Decommissioning and Fence line Radiation levels at Vermont Yankee
View full report [pdf] »Decommissioning Vermont Yankee
In 2002 the owners of the Vermont Yankee nuclear plant promised to take full responsibility for the Decommissioning fund – a special trust of money that will be used to clean up the Nuclear plant whenever it closes down.
In 2008 Entergy changed it’s story – they now say that despite making billions in profits form this one plant, they have no responsibility for its Decommissioning fund and that a special ‘limited liability corporation’ is responsible.
That’s a big problem for Vermonters because Entergy shorted payments to the fund in previous years, and invested the money in the stock market.

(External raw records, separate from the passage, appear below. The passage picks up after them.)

## src/rtl/adc_ddr_pattern_tx.sv

```systemverilog
// Generates ADC-like DDR rise/fall word pairs with a fixed preamble, a selectable test pattern and a trailing gap.
// Every output is registered, so a start sampled at edge N shows the first preamble word at edge N+1.
module adc_ddr_pattern_tx #(
  parameter int                 DATA_WIDTH   = 8,
  parameter int                 LEN_WIDTH    = 16,
  parameter logic [15:0]        PRBS_SEED    = 16'hACE1,
  parameter int                 PREAMBLE_LEN = 4,
  parameter int                 GAP_LEN      = 2
) (
  input  logic                  clock_in,
  input  logic                  reset,
  input  logic                  start,
  input  logic                  stop,
  input  logic                  continuous,
  input  logic [1:0]            mode,
  input  logic [DATA_WIDTH-1:0] user_word_a,
  input  logic [DATA_WIDTH-1:0] user_word_b,
  input  logic [LEN_WIDTH-1:0]  burst_len,
  output logic [DATA_WIDTH-1:0] data_rise,
  output logic [DATA_WIDTH-1:0] data_fall,
  output logic                  dco_en,
  output logic                  valid,
  output logic                  busy,
  output logic                  done
);

  typedef enum logic [1:0] {IDLE, PREAMBLE, BURST, GAP} state_t;

  state_t                state_q, state_d;
  logic [LEN_WIDTH-1:0]  cnt_q, cnt_d;
  logic [15:0]           lfsr_q, lfsr_d;
  logic [1:0]            mode_q, mode_d;
  logic [DATA_WIDTH-1:0] word_a_q, word_a_d, word_b_q, word_b_d;
  logic [LEN_WIDTH-1:0]  len_q, len_d;
  logic                  cont_q, cont_d;
  logic [DATA_WIDTH-1:0] rise_d, fall_d;
  logic                  dco_d, valid_d, busy_d, done_d;

  always_comb begin
    state_d  = state_q;
    cnt_d    = cnt_q;
    lfsr_d   = lfsr_q;
    mode_d   = mode_q;
    word_a_d = word_a_q;
    word_b_d = word_b_q;
    len_d    = len_q;
    cont_d   = cont_q;
    rise_d   = '0;
    fall_d   = '0;
    dco_d    = 1'b0;
    valid_d  = 1'b0;
    busy_d   = (state_q != IDLE);
    done_d   = 1'b0;

    case (state_q)
      IDLE: begin
        if (start) begin
          mode_d   = mode;
          word_a_d = user_word_a;
          word_b_d = user_word_b;
          len_d    = burst_len;
          cont_d   = continuous;
          cnt_d    = '0;
          lfsr_d   = PRBS_SEED;
          state_d  = (burst_len == '0 && !continuous) ? GAP : PREAMBLE;
        end
      end

      PREAMBLE: begin
        rise_d = DATA_WIDTH'(8'hA5);
        fall_d = DATA_WIDTH'(8'h5A);
        dco_d  = 1'b1;
        if (cnt_q == LEN_WIDTH'(PREAMBLE_LEN - 1)) begin
          cnt_d   = '0;
          state_d = BURST;
        end else begin
          cnt_d = cnt_q + 1'b1;
        end
      end

      BURST: begin
        dco_d   = 1'b1;
        valid_d = 1'b1;
        case (mode_q)
          2'd0: begin
            rise_d = word_a_q;
            fall_d = word_b_q;
          end
          2'd1: begin
            rise_d = DATA_WIDTH'(cnt_q[7:0]);
            fall_d = DATA_WIDTH'(~cnt_q[7:0]);
          end
          2'd2: begin
            rise_d = DATA_WIDTH'(lfsr_q[15:8]);
            fall_d = DATA_WIDTH'(lfsr_q[7:0]);
          end
          default: begin
            rise_d = cnt_q[0] ? DATA_WIDTH'(8'hAA) : DATA_WIDTH'(8'h55);
            fall_d = cnt_q[0] ? DATA_WIDTH'(8'h55) : DATA_WIDTH'(8'hAA);
          end
        endcase
        // Fibonacci x^16+x^14+x^13+x^11+1, one step per payload word
        lfsr_d = {lfsr_q[14:0], lfsr_q[15] ^ lfsr_q[13] ^ lfsr_q[12] ^ lfsr_q[10]};
        cnt_d  = cnt_q + 1'b1;
        if (cont_q ? stop : (cnt_q == len_q - 1'b1)) begin
          cnt_d   = '0;
          state_d = GAP;
        end
      end

      GAP: begin
        if (cnt_q == LEN_WIDTH'(GAP_LEN - 1)) begin
          done_d  = 1'b1;
          cnt_d   = '0;
          state_d = IDLE;
        end else begin
          cnt_d = cnt_q + 1'b1;
        end
      end

      default: state_d = IDLE;
    endcase
  end

  always_ff @(posedge clock_in or posedge reset) begin
    if (reset) begin
      state_q   <= IDLE;
      cnt_q     <= '0;
      lfsr_q    <= PRBS_SEED;
      mode_q    <= '0;
      word_a_q  <= '0;
      word_b_q  <= '0;
      len_q     <= '0;
      cont_q    <= 1'b0;
      data_rise <= '0;
      data_fall <= '0;
      dco_en    <= 1'b0;
      valid     <= 1'b0;
      busy      <= 1'b0;
      done      <= 1'b0;
    end else begin
      state_q   <= state_d;
      cnt_q     <= cnt_d;
      lfsr_q    <= lfsr_d;
      mode_q    <= mode_d;
      word_a_q  <= word_a_d;
      word_b_q  <= word_b_d;
      len_q     <= len_d;
      cont_q    <= cont_d;
      data_rise <= rise_d;
      data_fall <= fall_d;
      dco_en    <= dco_d;
      valid     <= valid_d;
      busy      <= busy_d;
      done      <= done_d;
    end
  end

endmodule
```

## config.mk

```make
export PLATFORM = sky130hd
export DESIGN_NAME = adc_ddr_pattern_tx
export DESIGN_NICKNAME = d
export VERILOG_FILES = /design/src/rtl/adc_ddr_pattern_tx.sv
export SDC_FILE = /design/constraint.sdc
export NUM_CORES = 1
export LEC_CHECK = 0
export CELL_PAD_IN_SITES_DETAIL_PLACEMENT = 0
export CELL_PAD_IN_SITES_GLOBAL_PLACEMENT = 1
export CORE_MARGIN = 5
export CORE_UTILIZATION = 25
export DETAILED_ROUTE_END_ITERATION = 6
export PLACE_DENSITY = 0.62
export SYNTH_ARGS = -nofsm -noshare
export SYNTH_HDL_FRONTEND = slang
export SYNTH_SLANG_ARGS = --single-unit
```

## constraint.sdc

```tcl
create_clock -name clock_in -period 3.7 [get_ports clock_in]
set_clock_uncertainty 0.1 [all_clocks]
set_input_delay 0.37 -clock clock_in [delete_from_list [all_inputs] [get_ports clock_in]]
set_output_delay 0.37 -clock clock_in [all_outputs]
set_load 0.01 [all_outputs]
```

==> flow_summary.json <==
{
  "grt_pass1_wl_mm": 21.33,
  "synth-seq-cells": 89,
  "hold_ws_ns": 0.4060,
  "overflow": 0,
  "seq_area_mm2": 0.002237,
  "status": "complete, no violations",
  "finalSetupTns_ns": 0,
  "cts_setup_buffers": 0,
  "power.density_mw_per_mm2": 820.6,
  "cts_hold_buffers": 0,
  "clock_latency_ns": 0.35,
  "synth-async-reset-ratio": 1.000,
  "vias": 3690,
  "drv_cap": 0,
  "end_kind": "flip-flop",
  "rrSetupSlack_ns": 0.49,
  "crit_path_start_kind": "flip-flop",
  "portBuffers": 58,
  "clk_pin_slew_worst_paths_ns": 0.07,
  "drt_iter0_drc": 241,
  "placed_cells": 727,
  "grt_pass1_vias": 3957,
  "r2r_cells": 8,
  "setup_violations": 0,
  "die_width_um": 147.7,
  "grt_use_total": 0.1214,
  "die_y_um": 147.7,
  "finalCriticalPeriod_ns": 3.213,
  "hpwlAfterDp_mm": 9.303,
  "final_common_cell": "dfrtp_1",
  "firstDrtPassIters": 4,
  "synth.area.top_cells": "dfrtp_1 43%, mux2_2 10%, dfstp_2 4.4%",
  "synth_enable_flop_cells": 0,
  "antenna_found_initial": 0,
  "final.period_utilization": 0.8684,
  "grt_max_degree": 57,
  "cts_sinks": 89,
  "synth-seq-area-share": 0.4719,
  "hold_viol": 0,
  "syn2layout_area_growth_pct": 24.10,
  "tritoncts": "done",
  "worstHoldEndpoint": "word_a_q[1]",
  "antennaDiodeCount": 0,
  "synth_nets": 502,
  "core.rowCount": 50,
  "grt_util_met3": 0.02269,
  "worst_slack_ns": 0.4868,
  "hold_path.class": "flip-flop to flip-flop",
  "r2r_end": "cnt_q[4]",
  "ys_types": 51,
  "wl_mm": 12.77,
  "gp_congestion": 0.8258,
  "ys_warn_count": 0,
  "antenna_left": 0,
  "use_met2": 0.2021,
  "slew_viol_final": 0,
  "num-fill-cells": 1886,
  "cp_slowest_cell": "or4_1",
  "placed_area_mm2": 0.005567,
  "worstHoldStart": "word_a_q[1]",
  "avgSynthCellArea_um2": 10.42,
  "cts_buffer_depth": 2,
  "drc": 0,
  "avgViaCountPerCell": 4.973,
  "syn_inst": 455,
  "syn-cell-area_mm2": 0.004741,
  "crit_required_ns": 3.83,
  "layout-drive-gt1-share": 0.1654,
  "irDropWorstVdd_mv": 0.3236,
  "cts_resized": 0,
  "io-pin-count": 59,
  "root_buffer": "clkbuf_16",
  "busiest_layer": "met2",
  "final_cell_area_mm2": 0.005883,
  "htree_levels": 3,
  "rsz0062_at_grt": "no",
  "fin_cells": 742,
  "yosysTopAreaCell": "dfrtp_1",
  "routedWlPerCell_um": 17.21,
  "place_ws_ns": 0.5064,
  "nets": 551,
  "synth_top_cell_area_share": 0.4276,
  "grt_util_met1": 0.1617,
  "timing.slew.headroom": 0.3036,
  "p_leak_nw": 2.353,
  "cts_inserted_buffers": 9,
  "core_mm2": 0.01871,
  "crit_chain": "or3_4 > or3_1 > or4_1 > a2111oi_2 > a31oi_1 > o21ai_1 > o21ai_0 > o2bb2ai_1",
  "synthFlopType": "dfrtp_1",
  "critPathKind": "flip-flop to flip-flop",
  "fmax_mhz": 311.2,
  "arrival_ns": 3.34,
  "worstMarginPinSlew_ns": 1.045,
  "multiInputGateArea_mm2": 0.002335,
  "die-area_mm2": 0.02182,
  "initial_utilization": 0.2534,
  "final_cell_mix": "81 x dfrtp_1, 58 x clkdlybuf4s50_1, 43 x mux2_2, 26 x o21ai_0",
  "max_stage_delay_ns": 0.50,
  "whs_path_depth": 1,
  "worstPathMaxFanout": 7,
  "reg2reg_from": "len_q[6]"
}
## how the worst max path moves through the flow
| stage | from | endpoint | slack [ns] | depth (start not counted) |
|---|---|---|---|---|
| after floorplan | len_q[6] | cnt_q[1] | 0.78 | 9 |
| after global placement | len_q[6] | cnt_q[13] | 0.55 | 8 |
| after detailed placement | len_q[6] | cnt_q[4] | 0.51 | 8 |
| after CTS | len_q[6] | cnt_q[4] | 0.50 | 8 |
| after global routing | len_q[0] | cnt_q[4] | 0.23 | 8 |
| final | len_q[6] | cnt_q[4] | 0.49 | 8 |
## stage by stage
step / power (mW) / util
after floorplan: 3.189 / -
after global placement: 3.802 / 0.2976
after detailed placement: 3.857 / 0.2976
after CTS: 4.869 / 0.3145
after global routing: 5.185 / 0.3145
final: 4.828 / 0.3145
## state kept, by name, summed over array words and instances (netlist names), 2 cells and up
register,cells
data_fall,8
lfsr_q,16
word_a_q,8
cnt_q,16
word_b_q,8
len_q,16
data_rise,8
state_q,2
mode_q,2
## area by class of cell
cell class,instances,area share
clock buffer,9,0.03828
clock inverter,6,0.01553
inverter,14,0.009145
timing repair buffer,67,0.1102
tap,234,0.04977
sequential,89,0.3803
multi-input combinational,323,0.3969
## cell families after synthesis
| family | share of synthesized area |
|---|---|
| buffers and inverters | 0.03563 |
| and+or+nand+nor | 0.1325 |
| DFF | 0.4719 |
| muxes | 0.1465 |
| AOI/OAI and AO/OA | 0.1481 |
| adders and majority gates | 0.02111 |
| xor gates and xnor gates | 0.04434 |
## power by group
part / switching [mW] / internal, mW / leakage, nW
registers: 0.414 / 1.38 / 1.11
logic: 1.05 / 0.987 / 1.09
clock network: 0.405 / 0.593 / 0.156
total: 1.87 / 2.96 / 2.35
## Yosys cell counts (all sizes together), types with 4 or more instances
library cell and instances:
or3 6, nand2b 9, dfrtp 81, o2bb2ai 7
mux2 43, a22oi 8, xnor2 13, o21ai 30
o311ai 4, xor2 11, dfstp 8, inv 14
nand3 12, or4 5, nand2 25, a21oi 18
mux2i 21, nor3 7, and3 9, ha 8
nor4 9, nor2 22, nand4 6, o22ai 25
clkbuf 27
## metal layers
layer / share of wire / wire length, um
met5: 0 / 0
met4: 0.0088 / 113
met3: 0.035 / 451
met2: 0.49 / 6293
met1: 0.46 / 5914
## worst max-delay path: cells and delay by family, from the launching register on
family / cells / cell delay [ns]
and+or+nand+nor: 3 / 1.27
AOI/OAI and AO/OA: 5 / 1.27
DFF: 1 / 0.45
Note: power is estimated with default switching activity, not from simulation.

As a result the Decommissioning fund has lost value since 2002 – it contains about $350 million right now, less than half of estimated at $1 billion dollars it will cost to clean up the site.
If there’s not enough money in the fund to clean up the site Vermonters will be left with a toxic nuclear waste dump and need to come up with a plan to raise the $700 million.
Fence line Radiation levels
When asking permission to increase the amount of power produced at Vermont Yankee – Entergy nuclear (the plant’s owners) promised that radiation emissions from the plant would not increase.
But when the up-rate happened radiation emission broke legal limits. Instead of enforcing the law by addressing the increase in radiation, the State Health Department changed the rules for how radiation emissions are measured at the plant’s boundary or ‘fence line’. The fence in question is across from an elementary school – so the concern is a serious one.
The old standard measured how much radiation a person’s whole body would be exposed to at the edge of Vermont Yankee’s property. The health department wanted to arbitrarily reduce the exposure to 60% of a test-subjects body. That change is actually a violation of the law, however, and the Legislature and media called them on it
The Health Department is undertaking a rule making process now to decide what the proper level of radiation emission should be. But Entergy is still breaking the law by emitting too much radiation. And the Health Department is still trying to change the standard to allow Entergy to emit more radiation, rather than focusing on how much radiation is safe (none).